Your objective: Which lines below contain "inverters"? Pull them out.

[[ Provided material, beginning ]]

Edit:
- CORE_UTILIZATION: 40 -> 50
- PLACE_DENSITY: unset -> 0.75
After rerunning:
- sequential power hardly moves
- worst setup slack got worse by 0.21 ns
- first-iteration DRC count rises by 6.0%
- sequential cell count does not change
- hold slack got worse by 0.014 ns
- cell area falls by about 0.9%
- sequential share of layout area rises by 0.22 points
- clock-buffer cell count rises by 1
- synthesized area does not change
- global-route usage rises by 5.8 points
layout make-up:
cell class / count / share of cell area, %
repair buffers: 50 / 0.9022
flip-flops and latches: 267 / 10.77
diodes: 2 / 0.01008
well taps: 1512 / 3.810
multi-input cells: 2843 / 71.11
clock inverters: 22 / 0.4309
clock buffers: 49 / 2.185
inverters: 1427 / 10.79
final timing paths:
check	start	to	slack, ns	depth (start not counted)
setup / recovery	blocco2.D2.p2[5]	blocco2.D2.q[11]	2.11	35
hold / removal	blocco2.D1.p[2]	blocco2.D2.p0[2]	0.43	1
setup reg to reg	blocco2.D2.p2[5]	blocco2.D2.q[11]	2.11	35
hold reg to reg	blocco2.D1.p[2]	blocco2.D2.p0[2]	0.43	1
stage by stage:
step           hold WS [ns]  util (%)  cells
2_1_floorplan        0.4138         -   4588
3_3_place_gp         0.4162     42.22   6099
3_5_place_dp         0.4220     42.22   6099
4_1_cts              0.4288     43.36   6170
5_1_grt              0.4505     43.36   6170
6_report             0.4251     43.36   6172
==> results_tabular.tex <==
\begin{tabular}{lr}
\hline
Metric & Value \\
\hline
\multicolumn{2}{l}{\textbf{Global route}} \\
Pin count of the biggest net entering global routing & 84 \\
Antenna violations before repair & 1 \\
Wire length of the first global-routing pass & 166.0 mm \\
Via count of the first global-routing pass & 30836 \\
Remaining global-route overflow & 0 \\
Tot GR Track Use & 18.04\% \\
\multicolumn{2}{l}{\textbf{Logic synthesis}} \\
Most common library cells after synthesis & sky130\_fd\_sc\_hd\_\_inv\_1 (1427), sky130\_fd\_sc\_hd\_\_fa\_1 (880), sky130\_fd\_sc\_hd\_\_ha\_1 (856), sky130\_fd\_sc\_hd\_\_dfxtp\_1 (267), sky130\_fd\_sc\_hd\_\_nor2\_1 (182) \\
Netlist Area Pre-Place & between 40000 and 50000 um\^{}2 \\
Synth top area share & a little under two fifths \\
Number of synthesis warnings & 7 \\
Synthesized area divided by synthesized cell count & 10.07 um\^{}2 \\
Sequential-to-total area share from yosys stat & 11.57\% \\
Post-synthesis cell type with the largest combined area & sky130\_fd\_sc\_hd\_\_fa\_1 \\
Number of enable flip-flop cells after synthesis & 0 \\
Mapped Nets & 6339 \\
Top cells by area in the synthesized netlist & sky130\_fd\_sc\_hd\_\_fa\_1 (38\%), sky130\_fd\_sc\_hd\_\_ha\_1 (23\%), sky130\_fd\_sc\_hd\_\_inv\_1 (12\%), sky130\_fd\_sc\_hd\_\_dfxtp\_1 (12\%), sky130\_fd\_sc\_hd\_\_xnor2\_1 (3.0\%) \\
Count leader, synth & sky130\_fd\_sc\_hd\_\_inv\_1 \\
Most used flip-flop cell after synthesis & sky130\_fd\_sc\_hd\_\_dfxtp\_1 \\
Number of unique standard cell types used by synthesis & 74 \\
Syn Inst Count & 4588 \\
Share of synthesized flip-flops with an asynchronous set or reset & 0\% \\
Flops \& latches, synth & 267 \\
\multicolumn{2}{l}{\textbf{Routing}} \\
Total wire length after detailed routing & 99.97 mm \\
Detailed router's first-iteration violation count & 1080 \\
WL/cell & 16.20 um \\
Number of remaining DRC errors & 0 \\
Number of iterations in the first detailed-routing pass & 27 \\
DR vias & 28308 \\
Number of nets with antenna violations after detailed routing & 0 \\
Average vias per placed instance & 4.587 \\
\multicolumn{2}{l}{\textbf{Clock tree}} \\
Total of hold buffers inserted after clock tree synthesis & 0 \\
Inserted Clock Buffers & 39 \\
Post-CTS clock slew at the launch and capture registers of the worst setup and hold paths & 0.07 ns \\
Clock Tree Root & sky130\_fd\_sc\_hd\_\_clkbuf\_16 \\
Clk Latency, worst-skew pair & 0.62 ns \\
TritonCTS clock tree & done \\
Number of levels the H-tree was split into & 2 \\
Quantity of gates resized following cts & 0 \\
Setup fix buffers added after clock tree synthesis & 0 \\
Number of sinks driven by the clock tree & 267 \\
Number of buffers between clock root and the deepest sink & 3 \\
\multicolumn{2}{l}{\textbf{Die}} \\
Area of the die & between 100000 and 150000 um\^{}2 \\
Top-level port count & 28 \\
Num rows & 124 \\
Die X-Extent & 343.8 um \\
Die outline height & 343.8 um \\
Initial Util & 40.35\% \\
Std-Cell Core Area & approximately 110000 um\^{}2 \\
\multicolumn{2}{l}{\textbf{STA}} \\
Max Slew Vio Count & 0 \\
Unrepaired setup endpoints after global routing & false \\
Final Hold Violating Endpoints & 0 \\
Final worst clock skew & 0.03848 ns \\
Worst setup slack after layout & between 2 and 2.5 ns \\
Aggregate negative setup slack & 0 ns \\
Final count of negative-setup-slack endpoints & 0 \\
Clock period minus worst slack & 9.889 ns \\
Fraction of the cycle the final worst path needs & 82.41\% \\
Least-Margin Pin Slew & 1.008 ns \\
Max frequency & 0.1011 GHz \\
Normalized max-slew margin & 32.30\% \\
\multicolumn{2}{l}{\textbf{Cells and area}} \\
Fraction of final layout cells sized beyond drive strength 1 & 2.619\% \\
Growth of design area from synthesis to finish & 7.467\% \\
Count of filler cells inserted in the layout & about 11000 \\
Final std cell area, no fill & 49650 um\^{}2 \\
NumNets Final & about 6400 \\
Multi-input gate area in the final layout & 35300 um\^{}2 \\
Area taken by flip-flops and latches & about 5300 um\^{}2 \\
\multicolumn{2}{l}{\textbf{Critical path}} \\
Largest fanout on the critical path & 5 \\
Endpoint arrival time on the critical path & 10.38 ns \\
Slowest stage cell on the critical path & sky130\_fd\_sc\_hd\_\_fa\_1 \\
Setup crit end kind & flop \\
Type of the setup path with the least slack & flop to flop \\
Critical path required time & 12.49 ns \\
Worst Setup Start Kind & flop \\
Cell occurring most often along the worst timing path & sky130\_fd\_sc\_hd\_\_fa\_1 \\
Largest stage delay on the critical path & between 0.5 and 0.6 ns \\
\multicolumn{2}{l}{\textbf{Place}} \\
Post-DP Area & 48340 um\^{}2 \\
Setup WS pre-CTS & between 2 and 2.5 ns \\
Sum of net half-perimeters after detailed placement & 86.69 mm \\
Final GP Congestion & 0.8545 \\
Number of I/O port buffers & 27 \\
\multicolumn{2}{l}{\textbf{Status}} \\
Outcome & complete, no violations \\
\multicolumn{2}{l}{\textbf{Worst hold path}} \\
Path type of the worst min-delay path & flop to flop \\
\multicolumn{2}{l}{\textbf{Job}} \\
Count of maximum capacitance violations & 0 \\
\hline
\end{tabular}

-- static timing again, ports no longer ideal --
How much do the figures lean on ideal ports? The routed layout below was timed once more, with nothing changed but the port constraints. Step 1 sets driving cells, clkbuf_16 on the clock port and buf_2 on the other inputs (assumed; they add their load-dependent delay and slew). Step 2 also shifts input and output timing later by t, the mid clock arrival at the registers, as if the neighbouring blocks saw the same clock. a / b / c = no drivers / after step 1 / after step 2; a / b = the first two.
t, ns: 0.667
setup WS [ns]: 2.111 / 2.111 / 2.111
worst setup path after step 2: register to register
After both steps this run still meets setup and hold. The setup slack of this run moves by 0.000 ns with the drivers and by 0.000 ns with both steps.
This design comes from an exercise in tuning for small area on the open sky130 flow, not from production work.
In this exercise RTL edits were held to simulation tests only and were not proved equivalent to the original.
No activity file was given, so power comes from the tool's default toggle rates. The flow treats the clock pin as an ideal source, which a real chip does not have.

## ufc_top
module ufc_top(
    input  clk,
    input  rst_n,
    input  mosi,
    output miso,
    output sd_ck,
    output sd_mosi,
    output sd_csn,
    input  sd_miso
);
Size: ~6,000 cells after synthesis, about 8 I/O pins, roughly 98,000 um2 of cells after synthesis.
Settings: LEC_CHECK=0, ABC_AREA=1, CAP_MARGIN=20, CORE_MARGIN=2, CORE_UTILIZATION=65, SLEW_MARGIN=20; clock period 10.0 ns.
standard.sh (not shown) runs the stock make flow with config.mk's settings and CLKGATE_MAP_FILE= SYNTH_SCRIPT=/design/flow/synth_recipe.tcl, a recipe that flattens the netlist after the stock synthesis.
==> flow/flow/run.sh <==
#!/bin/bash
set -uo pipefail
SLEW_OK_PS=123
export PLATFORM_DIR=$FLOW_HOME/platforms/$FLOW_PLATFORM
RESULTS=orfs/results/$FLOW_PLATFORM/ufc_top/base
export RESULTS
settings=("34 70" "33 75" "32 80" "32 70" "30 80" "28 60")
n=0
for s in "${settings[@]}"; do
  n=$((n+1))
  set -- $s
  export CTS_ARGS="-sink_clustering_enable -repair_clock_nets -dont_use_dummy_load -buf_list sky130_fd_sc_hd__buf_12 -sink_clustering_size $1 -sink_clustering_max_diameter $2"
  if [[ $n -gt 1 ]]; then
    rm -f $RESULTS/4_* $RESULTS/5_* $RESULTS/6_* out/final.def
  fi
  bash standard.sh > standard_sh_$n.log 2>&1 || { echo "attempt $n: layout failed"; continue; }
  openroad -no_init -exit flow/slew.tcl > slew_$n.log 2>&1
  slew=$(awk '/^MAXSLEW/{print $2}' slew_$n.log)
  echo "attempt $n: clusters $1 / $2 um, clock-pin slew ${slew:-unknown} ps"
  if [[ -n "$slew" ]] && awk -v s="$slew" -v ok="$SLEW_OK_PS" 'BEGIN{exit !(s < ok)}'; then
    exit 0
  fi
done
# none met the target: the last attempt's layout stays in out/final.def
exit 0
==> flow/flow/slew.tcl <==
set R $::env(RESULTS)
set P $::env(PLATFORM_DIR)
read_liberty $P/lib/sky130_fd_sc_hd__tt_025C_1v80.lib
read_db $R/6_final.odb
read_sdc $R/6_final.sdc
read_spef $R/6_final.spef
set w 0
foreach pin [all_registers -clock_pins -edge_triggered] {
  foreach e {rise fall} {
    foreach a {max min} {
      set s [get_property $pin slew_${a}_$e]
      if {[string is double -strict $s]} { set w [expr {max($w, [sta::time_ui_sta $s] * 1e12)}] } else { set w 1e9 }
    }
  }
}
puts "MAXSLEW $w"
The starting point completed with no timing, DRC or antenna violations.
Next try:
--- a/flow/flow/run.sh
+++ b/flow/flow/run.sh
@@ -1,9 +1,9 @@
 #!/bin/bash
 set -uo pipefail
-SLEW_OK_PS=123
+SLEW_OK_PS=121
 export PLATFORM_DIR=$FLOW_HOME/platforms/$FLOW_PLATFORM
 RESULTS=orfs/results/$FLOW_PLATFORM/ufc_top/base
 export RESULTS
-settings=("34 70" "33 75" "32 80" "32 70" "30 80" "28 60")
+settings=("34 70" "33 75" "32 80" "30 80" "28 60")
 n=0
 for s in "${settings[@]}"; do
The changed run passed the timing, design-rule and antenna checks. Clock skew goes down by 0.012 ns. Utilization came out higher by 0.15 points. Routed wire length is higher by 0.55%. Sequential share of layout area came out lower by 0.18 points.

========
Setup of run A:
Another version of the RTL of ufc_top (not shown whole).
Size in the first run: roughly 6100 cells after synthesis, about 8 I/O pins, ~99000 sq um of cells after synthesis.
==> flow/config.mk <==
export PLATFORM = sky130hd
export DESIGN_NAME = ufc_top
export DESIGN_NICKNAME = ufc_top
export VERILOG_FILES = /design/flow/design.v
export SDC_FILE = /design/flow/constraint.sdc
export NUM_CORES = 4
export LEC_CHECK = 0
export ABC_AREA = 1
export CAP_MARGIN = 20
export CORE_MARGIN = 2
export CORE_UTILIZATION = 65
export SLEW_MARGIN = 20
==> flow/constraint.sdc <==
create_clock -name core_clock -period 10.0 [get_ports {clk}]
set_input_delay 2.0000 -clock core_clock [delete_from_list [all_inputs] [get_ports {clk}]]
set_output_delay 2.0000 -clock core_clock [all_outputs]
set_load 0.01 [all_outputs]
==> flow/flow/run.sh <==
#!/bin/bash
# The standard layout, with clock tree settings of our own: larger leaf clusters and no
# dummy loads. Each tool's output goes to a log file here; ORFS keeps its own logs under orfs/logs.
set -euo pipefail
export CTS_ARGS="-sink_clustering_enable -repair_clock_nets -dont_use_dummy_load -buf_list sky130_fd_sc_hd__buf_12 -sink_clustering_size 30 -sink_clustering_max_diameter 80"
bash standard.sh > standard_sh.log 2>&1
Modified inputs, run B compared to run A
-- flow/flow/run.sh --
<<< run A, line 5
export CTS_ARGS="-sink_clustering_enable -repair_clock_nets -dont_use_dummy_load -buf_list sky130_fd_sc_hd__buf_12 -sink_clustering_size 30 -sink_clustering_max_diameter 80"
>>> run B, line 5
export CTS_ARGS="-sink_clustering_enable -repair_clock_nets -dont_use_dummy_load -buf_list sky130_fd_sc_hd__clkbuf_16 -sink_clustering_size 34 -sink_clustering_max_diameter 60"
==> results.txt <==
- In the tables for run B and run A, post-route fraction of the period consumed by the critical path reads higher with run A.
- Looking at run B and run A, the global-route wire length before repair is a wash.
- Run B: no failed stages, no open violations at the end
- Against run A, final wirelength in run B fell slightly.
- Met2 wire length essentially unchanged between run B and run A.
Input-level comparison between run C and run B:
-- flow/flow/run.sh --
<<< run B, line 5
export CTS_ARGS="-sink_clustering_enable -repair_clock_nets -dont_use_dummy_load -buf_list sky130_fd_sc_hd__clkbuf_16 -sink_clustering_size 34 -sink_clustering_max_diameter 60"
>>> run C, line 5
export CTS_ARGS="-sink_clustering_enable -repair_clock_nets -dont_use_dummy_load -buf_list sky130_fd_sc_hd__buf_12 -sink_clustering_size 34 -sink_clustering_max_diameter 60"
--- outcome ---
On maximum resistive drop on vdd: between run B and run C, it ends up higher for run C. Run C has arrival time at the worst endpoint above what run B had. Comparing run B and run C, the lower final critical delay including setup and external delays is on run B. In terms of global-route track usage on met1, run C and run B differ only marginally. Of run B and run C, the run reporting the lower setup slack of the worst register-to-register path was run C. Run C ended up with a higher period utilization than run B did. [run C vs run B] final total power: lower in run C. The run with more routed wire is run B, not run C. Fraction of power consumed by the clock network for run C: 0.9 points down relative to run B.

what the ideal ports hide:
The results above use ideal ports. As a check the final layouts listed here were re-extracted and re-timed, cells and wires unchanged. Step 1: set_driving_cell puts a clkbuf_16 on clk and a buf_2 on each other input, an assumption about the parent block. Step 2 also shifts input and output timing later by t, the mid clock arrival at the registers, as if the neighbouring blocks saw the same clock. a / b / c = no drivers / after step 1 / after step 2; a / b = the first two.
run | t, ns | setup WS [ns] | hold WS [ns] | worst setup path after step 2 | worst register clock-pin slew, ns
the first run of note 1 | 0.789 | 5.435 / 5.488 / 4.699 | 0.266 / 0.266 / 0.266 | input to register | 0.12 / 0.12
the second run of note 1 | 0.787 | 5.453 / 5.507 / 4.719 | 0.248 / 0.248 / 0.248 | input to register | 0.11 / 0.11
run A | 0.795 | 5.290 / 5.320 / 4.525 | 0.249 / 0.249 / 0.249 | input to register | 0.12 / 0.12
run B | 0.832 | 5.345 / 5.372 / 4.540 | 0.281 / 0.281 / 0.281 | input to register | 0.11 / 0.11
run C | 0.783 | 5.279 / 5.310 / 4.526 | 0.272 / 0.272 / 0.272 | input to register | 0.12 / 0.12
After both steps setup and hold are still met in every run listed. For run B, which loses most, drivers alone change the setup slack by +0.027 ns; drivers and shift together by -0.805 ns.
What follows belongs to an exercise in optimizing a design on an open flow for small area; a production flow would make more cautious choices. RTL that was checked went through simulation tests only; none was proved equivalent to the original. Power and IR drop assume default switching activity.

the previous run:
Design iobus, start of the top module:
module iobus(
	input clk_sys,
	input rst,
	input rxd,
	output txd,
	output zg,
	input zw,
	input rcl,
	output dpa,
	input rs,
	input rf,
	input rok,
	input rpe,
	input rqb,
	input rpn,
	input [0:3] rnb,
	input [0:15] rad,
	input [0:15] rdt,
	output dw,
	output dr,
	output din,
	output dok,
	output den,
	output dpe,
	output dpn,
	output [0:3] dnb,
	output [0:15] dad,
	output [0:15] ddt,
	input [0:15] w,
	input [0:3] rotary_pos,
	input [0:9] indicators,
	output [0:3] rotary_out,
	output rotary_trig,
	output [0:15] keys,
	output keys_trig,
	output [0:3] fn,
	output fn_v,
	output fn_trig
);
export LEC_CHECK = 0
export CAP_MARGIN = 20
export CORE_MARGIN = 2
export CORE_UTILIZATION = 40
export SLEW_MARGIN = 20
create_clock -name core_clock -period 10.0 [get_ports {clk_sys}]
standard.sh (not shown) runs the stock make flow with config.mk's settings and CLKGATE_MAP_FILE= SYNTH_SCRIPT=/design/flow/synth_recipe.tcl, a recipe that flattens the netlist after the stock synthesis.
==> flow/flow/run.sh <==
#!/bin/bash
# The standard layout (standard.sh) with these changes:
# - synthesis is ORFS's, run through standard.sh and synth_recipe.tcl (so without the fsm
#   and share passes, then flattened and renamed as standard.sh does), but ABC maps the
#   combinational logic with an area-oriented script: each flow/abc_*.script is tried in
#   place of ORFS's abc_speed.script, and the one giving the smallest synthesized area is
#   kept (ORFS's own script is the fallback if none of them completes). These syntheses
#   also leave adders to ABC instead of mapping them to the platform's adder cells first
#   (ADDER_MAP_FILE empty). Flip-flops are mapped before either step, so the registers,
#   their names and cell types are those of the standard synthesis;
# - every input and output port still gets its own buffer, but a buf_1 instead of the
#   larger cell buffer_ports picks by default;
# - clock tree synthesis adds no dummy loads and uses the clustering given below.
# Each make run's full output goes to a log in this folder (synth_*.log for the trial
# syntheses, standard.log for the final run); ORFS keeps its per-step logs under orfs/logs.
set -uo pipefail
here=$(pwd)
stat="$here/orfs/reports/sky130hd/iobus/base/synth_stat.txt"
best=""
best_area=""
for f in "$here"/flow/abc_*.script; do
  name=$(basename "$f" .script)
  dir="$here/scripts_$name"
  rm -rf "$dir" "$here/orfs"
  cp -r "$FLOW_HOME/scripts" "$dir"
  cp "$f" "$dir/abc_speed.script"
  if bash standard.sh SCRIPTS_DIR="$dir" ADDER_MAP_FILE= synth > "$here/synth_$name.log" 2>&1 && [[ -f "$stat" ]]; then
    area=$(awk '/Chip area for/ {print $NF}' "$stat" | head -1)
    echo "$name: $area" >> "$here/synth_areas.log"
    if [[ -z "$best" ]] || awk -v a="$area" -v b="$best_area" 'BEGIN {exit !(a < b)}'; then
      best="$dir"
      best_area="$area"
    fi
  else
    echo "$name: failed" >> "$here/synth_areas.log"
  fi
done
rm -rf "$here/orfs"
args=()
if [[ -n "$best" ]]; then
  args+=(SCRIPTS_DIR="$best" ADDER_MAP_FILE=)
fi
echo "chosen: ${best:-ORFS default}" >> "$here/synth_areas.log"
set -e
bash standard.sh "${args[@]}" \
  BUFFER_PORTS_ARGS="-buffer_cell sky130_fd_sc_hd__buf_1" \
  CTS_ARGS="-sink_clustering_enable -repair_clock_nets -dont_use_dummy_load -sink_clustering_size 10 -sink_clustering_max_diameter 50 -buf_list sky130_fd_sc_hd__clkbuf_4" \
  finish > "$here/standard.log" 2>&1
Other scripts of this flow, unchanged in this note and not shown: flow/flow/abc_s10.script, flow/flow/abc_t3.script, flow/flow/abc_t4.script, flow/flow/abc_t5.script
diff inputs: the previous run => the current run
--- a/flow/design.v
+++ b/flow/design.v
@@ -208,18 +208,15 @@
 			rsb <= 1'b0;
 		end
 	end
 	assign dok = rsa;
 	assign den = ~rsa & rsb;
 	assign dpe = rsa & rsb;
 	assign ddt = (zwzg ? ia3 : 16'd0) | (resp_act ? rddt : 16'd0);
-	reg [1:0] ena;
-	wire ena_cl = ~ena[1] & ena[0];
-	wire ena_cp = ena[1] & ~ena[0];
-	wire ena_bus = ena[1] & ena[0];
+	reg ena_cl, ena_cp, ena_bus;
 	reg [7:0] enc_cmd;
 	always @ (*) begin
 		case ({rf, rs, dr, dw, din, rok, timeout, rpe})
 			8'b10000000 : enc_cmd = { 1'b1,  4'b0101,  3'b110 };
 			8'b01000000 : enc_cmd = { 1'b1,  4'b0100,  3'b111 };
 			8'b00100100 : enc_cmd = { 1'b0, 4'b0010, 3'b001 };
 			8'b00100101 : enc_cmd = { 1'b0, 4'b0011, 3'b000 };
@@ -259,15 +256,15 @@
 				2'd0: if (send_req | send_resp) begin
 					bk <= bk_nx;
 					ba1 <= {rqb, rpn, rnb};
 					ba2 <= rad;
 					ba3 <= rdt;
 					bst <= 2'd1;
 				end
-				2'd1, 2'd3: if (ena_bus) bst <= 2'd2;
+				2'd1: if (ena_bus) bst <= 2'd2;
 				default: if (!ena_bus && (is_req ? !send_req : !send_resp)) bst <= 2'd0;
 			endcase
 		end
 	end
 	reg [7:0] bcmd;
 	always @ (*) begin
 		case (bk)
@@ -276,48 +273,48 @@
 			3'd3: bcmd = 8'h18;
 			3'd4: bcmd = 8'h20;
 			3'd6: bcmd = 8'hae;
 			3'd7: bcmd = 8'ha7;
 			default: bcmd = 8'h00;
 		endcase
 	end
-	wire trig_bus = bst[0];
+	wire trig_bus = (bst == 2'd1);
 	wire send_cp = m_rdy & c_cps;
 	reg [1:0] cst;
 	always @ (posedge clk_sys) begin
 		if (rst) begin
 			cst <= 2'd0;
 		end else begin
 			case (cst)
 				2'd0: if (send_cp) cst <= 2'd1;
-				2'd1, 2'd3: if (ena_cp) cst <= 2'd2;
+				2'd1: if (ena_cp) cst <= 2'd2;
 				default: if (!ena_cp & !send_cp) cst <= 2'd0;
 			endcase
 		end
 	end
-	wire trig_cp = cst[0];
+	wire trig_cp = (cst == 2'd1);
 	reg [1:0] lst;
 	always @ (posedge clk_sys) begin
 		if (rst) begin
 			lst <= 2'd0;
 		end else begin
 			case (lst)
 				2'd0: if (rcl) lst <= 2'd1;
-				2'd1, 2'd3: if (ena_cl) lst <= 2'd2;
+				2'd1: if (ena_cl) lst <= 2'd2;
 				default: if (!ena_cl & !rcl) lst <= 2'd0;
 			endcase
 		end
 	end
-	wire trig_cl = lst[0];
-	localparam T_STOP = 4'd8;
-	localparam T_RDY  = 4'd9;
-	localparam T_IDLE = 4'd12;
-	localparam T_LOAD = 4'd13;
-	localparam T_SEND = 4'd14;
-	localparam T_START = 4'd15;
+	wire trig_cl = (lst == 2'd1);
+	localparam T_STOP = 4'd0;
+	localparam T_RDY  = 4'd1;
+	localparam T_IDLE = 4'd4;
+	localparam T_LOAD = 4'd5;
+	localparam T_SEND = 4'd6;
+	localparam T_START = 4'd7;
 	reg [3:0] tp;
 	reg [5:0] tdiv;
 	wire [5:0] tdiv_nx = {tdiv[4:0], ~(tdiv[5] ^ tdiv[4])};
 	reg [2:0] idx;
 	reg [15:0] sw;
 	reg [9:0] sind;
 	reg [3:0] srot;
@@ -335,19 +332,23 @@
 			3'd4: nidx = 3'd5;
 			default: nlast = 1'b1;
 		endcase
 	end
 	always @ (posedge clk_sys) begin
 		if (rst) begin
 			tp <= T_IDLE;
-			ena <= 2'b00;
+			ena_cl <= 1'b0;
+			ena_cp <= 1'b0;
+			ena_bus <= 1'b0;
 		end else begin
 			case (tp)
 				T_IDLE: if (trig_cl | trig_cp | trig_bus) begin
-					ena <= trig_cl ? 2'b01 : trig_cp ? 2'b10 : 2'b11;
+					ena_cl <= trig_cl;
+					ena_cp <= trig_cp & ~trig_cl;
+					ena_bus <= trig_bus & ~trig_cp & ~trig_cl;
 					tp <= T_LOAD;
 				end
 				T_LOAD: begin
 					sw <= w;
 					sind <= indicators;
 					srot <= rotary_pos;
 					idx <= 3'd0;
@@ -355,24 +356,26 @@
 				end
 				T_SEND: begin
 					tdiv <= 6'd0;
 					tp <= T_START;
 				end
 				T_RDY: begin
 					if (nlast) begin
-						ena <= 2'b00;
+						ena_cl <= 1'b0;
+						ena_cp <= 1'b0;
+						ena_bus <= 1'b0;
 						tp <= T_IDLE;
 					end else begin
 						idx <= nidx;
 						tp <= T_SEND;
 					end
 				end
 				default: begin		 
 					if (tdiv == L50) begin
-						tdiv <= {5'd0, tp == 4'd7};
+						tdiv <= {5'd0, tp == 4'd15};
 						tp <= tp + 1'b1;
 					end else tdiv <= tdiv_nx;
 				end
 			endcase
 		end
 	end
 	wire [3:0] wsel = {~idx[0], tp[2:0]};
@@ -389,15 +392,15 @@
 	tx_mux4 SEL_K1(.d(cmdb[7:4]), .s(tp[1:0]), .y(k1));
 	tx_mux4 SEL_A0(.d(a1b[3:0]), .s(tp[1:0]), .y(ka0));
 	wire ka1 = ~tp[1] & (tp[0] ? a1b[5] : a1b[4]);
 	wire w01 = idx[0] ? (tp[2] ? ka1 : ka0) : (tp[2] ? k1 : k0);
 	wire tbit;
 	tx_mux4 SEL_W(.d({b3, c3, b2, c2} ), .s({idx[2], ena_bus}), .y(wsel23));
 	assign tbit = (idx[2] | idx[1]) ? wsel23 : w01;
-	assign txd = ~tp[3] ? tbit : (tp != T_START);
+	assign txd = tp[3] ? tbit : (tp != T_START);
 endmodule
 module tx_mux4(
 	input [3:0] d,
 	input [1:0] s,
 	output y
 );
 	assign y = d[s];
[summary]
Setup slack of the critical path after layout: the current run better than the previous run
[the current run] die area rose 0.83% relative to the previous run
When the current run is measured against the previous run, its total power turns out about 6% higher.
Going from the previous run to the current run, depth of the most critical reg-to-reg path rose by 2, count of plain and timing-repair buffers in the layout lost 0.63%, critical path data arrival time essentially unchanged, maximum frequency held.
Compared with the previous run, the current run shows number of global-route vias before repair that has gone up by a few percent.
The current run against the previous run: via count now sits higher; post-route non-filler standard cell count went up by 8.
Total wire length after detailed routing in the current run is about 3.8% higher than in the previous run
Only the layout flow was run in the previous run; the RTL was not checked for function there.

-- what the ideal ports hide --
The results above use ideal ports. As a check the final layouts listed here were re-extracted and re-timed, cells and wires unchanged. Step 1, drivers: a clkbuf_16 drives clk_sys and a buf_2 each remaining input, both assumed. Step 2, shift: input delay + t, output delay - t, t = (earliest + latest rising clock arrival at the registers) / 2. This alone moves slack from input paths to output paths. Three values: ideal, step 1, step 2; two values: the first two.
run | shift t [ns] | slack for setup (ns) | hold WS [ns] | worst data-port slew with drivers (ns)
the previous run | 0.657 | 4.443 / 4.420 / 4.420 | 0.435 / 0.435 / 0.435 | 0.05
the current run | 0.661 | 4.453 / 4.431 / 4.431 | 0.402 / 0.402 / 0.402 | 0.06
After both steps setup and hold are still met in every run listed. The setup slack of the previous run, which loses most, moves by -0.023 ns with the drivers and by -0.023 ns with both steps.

[[ Provided material, end ]]

Your solution:
clock inverters: 22 / 0.4309
inverters: 1427 / 10.79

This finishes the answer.